Can a bankrupt employer’s proposed bonus plan exclude employees just because they are represented by a union? A thoughtful decision by U.S. bankruptcy judge Alan Koschik, of the Northern District of Ohio, recently concluded that such a plan unfairly discriminates and cannot be approved. See In re FirstEnergy Solutions, Corp., Case No. 18-50757 (Bankr. N.D. Ohio Sept. 18, 2018)
In FirstEnergy, the debtors were planning to shut down nuclear reactors that they operated at three power plants. In the course of their Chapter 11 proceedings, they proposed a $100 million bonus plan intended to keep key employees on the job during the long shutdown process. The bonus plan included most of the debtors’ non-union employees but excluded their entire unionized workforce. Indeed, the debtors included in the plan non-union “reactor operators” at one of its plants, arguing that they were highly marketable, and thus a “flight risk,” and would be hard to replace if they left. But the plan excluded unionized reactor operators at the debtors’ other two plants who were equally critical to the shutdown process. Locals of the International Brotherhood of Electrical Workers and the Utility Workers Union, which represented debtors’ bargaining unit employees, challenged the bonus plan.
The court refused to approve the plan, concluding that it discriminated unfairly against unionized workers. Judge Koschik rejected the companies’ attempt to justify the exclusion of the unionized reactor operators by pointing to the benefits they received under their collective bargaining agreement. The judge explained that those benefits would not be “of material value” after the shutdown process ended and the workers lost their jobs. The judge also rejected the debtors’ argument — which he found to be based on nothing more than “stereotypes” — that the union workers were “locals” to the area where they worked and thus not inclined to move to take jobs elsewhere.

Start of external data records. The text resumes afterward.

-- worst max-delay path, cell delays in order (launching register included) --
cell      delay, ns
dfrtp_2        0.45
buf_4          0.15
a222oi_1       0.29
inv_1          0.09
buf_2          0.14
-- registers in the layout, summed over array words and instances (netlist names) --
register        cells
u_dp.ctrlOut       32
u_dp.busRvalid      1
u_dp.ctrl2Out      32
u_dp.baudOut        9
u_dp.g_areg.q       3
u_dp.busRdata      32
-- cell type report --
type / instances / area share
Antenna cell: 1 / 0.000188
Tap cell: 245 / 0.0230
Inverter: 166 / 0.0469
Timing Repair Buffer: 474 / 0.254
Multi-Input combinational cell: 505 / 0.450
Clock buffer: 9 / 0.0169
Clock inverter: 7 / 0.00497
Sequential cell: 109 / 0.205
**src/rtl/pcm_slot_pkg.sv**
```systemverilog
package pcm_slot_pkg;

  typedef enum logic [1:0] {
    LVL_NEG  = 2'b00,
    LVL_GND  = 2'b01,
    LVL_HIGH = 2'b10,
    LVL_RSV  = 2'b11
  } addr_lvl_t;

  // Slot carries PCM traffic in both directions
  function automatic logic lvl_is_pcm(input logic [1:0] code);
    return (code == LVL_NEG) || (code == LVL_GND);
  endfunction

  // Slot carries a control word at all
  function automatic logic lvl_has_ctl(input logic [1:0] code);
    return code != LVL_RSV;
  endfunction

endpackage

```
**src/rtl/pcm_slot_seq.sv**
```systemverilog
// Slot sequencer: samples the strobe on rising edges, tracks bit position.
module pcm_slot_seq #(
  parameter int W  = 8,
  parameter int IW = 3
) (
  input  logic          clk,
  input  logic          rst,
  input  logic          frame_n,
  input  logic [1:0]    addr_lvl,
  output logic          act,
  output logic [IW-1:0] idx,
  output logic [1:0]    mode,
  output logic          start_now,
  output logic          step_now,
  output logic          last_now,
  output logic          abort_now
);

  localparam logic [IW-1:0] LAST_IDX = IW'(W - 1);

  logic rearm_wait;

  always_comb begin
    start_now = !act && !frame_n && !rearm_wait;
    last_now  = act && (idx == LAST_IDX);
    abort_now = act && !last_now && frame_n;
    step_now  = act && !last_now && !frame_n;
  end

  always_ff @(posedge clk) begin
    if (rst) begin
      act        <= 1'b0;
      idx        <= '0;
      mode       <= 2'b00;
      rearm_wait <= 1'b0;
    end else begin
      act <= start_now || step_now;
      if (start_now) begin
        idx  <= '0;
        mode <= addr_lvl;
      end else if (step_now) begin
        idx <= idx + 1'b1;
      end
      if (frame_n)
        rearm_wait <= 1'b0;
      else if (last_now)
        rearm_wait <= 1'b1;
    end
  end

endmodule

```
**src/rtl/pcm_tx_shift.sv**
```systemverilog
// Outgoing shifter: MSB first, one bit per rising edge.
module pcm_tx_shift #(
  parameter int W = 8
) (
  input  logic         clk,
  input  logic         rst,
  input  logic         load,
  input  logic [W-1:0] word,
  input  logic         shift,
  input  logic         stop,
  output logic         ser,
  output logic         oe
);

  logic [W-1:0] pend;

  always_ff @(posedge clk) begin
    if (rst) begin
      pend <= '0;
      ser  <= 1'b0;
      oe   <= 1'b0;
    end else if (load) begin
      ser  <= word[W-1];
      pend <= word << 1;
      oe   <= 1'b1;
    end else if (stop) begin
      ser  <= 1'b0;
      oe   <= 1'b0;
    end else if (shift && oe) begin
      ser  <= pend[W-1];
      pend <= pend << 1;
    end
  end

endmodule

```
**src/rtl/pcm_rx_deser.sv**
```systemverilog
// Incoming deserializer: samples on falling edges, MSB first.
module pcm_rx_deser #(
  parameter int W = 8
) (
  input  logic         clk,
  input  logic         rst,
  input  logic         en,
  input  logic         ser,
  output logic [W-1:0] word
);

  always_ff @(negedge clk) begin
    if (rst)
      word <= '0;
    else if (en)
      word <= {word[W-2:0], ser};
  end

endmodule

```
**src/rtl/pcm_slot_port.sv**
```systemverilog
module pcm_slot_port #(
  parameter int W = 8
) (
  input  logic         clk,
  input  logic         rst,
  input  logic         frame_n,
  input  logic [1:0]   addr_lvl,
  input  logic         pcm_in_ser,
  input  logic         ctl_in_ser,
  input  logic [W-1:0] tx_word,
  output logic         pcm_out_ser,
  output logic         pcm_out_en,
  output logic [W-1:0] rx_word,
  output logic         rx_word_vld,
  output logic [W-1:0] ctl_word,
  output logic         ctl_load_pri,
  output logic         ctl_load_sec
);
  import pcm_slot_pkg::*;

  localparam int IW = (W > 2) ? $clog2(W) : 1;
  localparam int NLANE = 2;   // lane 0: PCM, lane 1: control

  logic          act, start_now, step_now, last_now, abort_now;
  logic [IW-1:0] idx;
  logic [1:0]    mode;

  pcm_slot_seq #(.W(W), .IW(IW)) u_seq (
    .clk(clk), .rst(rst), .frame_n(frame_n), .addr_lvl(addr_lvl),
    .act(act), .idx(idx), .mode(mode),
    .start_now(start_now), .step_now(step_now),
    .last_now(last_now), .abort_now(abort_now)
  );

  pcm_tx_shift #(.W(W)) u_tx (
    .clk(clk), .rst(rst),
    .load(start_now && lvl_is_pcm(addr_lvl)),
    .word(tx_word),
    .shift(step_now),
    .stop(last_now || abort_now),
    .ser(pcm_out_ser),
    .oe(pcm_out_en)
  );

  logic [NLANE-1:0] lane_ser, lane_en;
  logic [W-1:0]     lane_word [NLANE];

  assign lane_ser = {ctl_in_ser, pcm_in_ser};
  assign lane_en  = {act && lvl_has_ctl(mode), act && lvl_is_pcm(mode)};

  for (genvar g = 0; g < NLANE; g++) begin : g_lane
    pcm_rx_deser #(.W(W)) u_rx (
      .clk(clk), .rst(rst), .en(lane_en[g]),
      .ser(lane_ser[g]), .word(lane_word[g])
    );
  end

  // Completion stage: parallel words and load pulses
  always_ff @(posedge clk) begin
    if (rst) begin
      rx_word      <= '0;
      ctl_word     <= '0;
      rx_word_vld  <= 1'b0;
      ctl_load_pri <= 1'b0;
      ctl_load_sec <= 1'b0;
    end else begin
      rx_word_vld  <= last_now && lvl_is_pcm(mode);
      ctl_load_pri <= last_now && lvl_is_pcm(mode);
      ctl_load_sec <= last_now && (mode == LVL_HIGH);
      if (last_now && lvl_is_pcm(mode))
        rx_word <= lane_word[0];
      if (last_now && lvl_has_ctl(mode))
        ctl_word <= lane_word[1];
    end
  end

endmodule

```
**config.mk**
```make
export PLATFORM = sky130hd
export DESIGN_NAME = pcm_slot_port
export DESIGN_NICKNAME = d
export VERILOG_FILES = /design/src/rtl/pcm_slot_pkg.sv /design/src/rtl/pcm_slot_seq.sv /design/src/rtl/pcm_tx_shift.sv /design/src/rtl/pcm_rx_deser.sv /design/src/rtl/pcm_slot_port.sv
export SDC_FILE = /design/constraint.sdc
export NUM_CORES = 1
export LEC_CHECK = 0
export BUFFER_PORTS_ARGS = -buffer_cell sky130_fd_sc_hd__clkbuf_2
export CAP_MARGIN = 20
export CORE_AREA = 2 2 74 76
export CTS_CLUSTER_DIAMETER = 120
export CTS_CLUSTER_SIZE = 8
export DETAILED_ROUTE_END_ITERATION = 12
export DIE_AREA = 0 0 76 78
export PLACE_DENSITY_LB_ADDON = 0.15
export SYNTH_ARGS = -nofsm -noshare
export SYNTH_HDL_FRONTEND = slang
export SYNTH_HIERARCHICAL = 1
export SYNTH_SLANG_ARGS = --single-unit
```
**constraint.sdc**
```tcl
create_clock -name clk -period 3.25 [get_ports clk]
set_input_delay 0.325 -clock clk [delete_from_list [all_inputs] [get_ports clk]]
set_output_delay 0.325 -clock clk [all_outputs]
set_load 0.01 [all_outputs]
```
==> impl_metrics.csv <==
group,metric,value,unit
power,p_clk_frac,0.395,
clock_tree,cts_buffers,5,
sta,setup_tns,0,ns
power,p_sw_frac,0.252,
clock_tree,cts_hold_buf,0,
floorplanning,fp.dieH,78,µm
synth,synth_xor_area_frac,0.00436,
global_route,grt_pass1_wl,6190,µm
placement,place.gp.congestion,0.704,
detailed_routing,post_drt_wl_per_cell,11.1,µm
global_route,grt_use_total,0.129,
power,p_per_area,506,nW/µm²
synth,synth.distinct_cells,33,
clock_tree,worst_setup_hold_path_clk_slew,0.09,ns
clock_tree,clockBufferDepth,2,
synth,ys_warn_count,6,
critical_path,worstSetupPathType,"flop to flop",
synth,avgSynthCellArea,9.47,µm²
detailed_routing,ant_nets,0,
cells_and_area,area_growth,17.1,%
cells_and_area,n_fill_cell,528,
cells_and_area,num_antenna_cells,0,
detailed_routing,num_vias,1503,
critical_path,end_kind,"flop",
clock_tree,cts_resized,0,
critical_path,cp.arrival,1.47,ns
power,power,1.19,mW
floorplanning,num_io_pins,36,
clock_tree,cts_tree,"built",
power,combPwrFrac,0.069,
detailed_routing,drtIter0Drc,71,
clock_tree,clock_latency,0.36,ns
power,ir_drop,0.270,mV
placement,portBuffers,35,
placement,dpl_cell_area,2190,µm²
synth,synth-adder-area-share,0.0125,
clock_tree,cts-htree-levels,2,
sta,whs,0.264,ns
run,cap_violations,0,
sta,grt_setup_unrepaired,"no",
critical_path,crit_fanout,8,
floorplanning,start_util,0.398,
synth,synthMuxAreaShare,0.105,
cells_and_area,finalInstanceArea,2350,µm²
power,p_int,889,µW
placement,dp.cells,306,
floorplanning,die_area,5930,µm²
sta,slew_headroom,0.538,
global_route,grt_pass1_vias,1354,
detailed_routing,routed_wl,3640,µm
floorplanning,rows,26,
power,p_sw,300,µW
global_route,antenna_found_initial,0,
global_route,grt_overflow_total,0,
synth,ys_seq_area_frac,0.498,
clock_tree,cts_root_buf,"clkbuf_8",
synth,synth-compound-area-share,0.104,
global_route,grt_max_degree,35,
placement,place_ws,0.348,ns
detailed_routing,drc_errors,0,
sta,slew_viol_final,0,
synth,ys_seq_elements,50,
sta,final-setup-viol-count,0,
power,pwr-share-seq,0.536,
cells_and_area,nets,274,
cells_and_area,multiInputGateArea,892,µm²
synth,synthesis.nets,229,
placement,hpwl,2470,µm
power,power_leakage,0.979,nW
sta,tightest_slew,0.694,ns
sta,fin_ws,0.356,ns
cells_and_area,fin_cells,328,
clock_tree,cts_setup_buffers,0,
hold_path,hold_class,"primary input to flop",
sta,final-hold-violation-count,0,
floorplanning,core_area,5040,µm²
synth,syn_inst,212,
detailed_routing,drt-pass1-iter-count,4,
detailed_routing,viasPerCell,4.58,
cells_and_area,regArea,1000,µm²
clock_tree,cts_sinks,50,
synth,synth_top_family_by_area,"simple AND/OR/NAND/NOR gates",
cells_and_area,drive_above_1_share,0.225,
synth,syn-cell-area,2010,µm²
floorplanning,die_w,76,µm
cells_and_area,postLayoutCoreUtil,0.466,
run_status,status,"finished, final reports clean",
critical_path,cp-start-kind,"flop",
synth,yosys.area_share.simple,0.219,
critical_path,crit_required,1.83,ns
sta,skew,0.0640,ns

The court did not go so far as to embrace the unions’ position that all bargaining unit employees should be included in the bonus plan, stating that it was correct to provide retention bonuses only for “critical employees.” But because the plan discriminated unfairly at least as to some union employees, Judge Koschik concluded, the plan flunked the reasonable business judgment test and was not justified by the facts and circumstances of the case. The judge encouraged the debtors, if they decided to revise the plan, to seek input from the unions.
Judge Koschik deserves praise for a decision that is not only strong in its analysis, but that takes seriously a demand for equitable treatment voiced by labor unions, a demand that is all too often lost in corporate bankruptcy proceedings.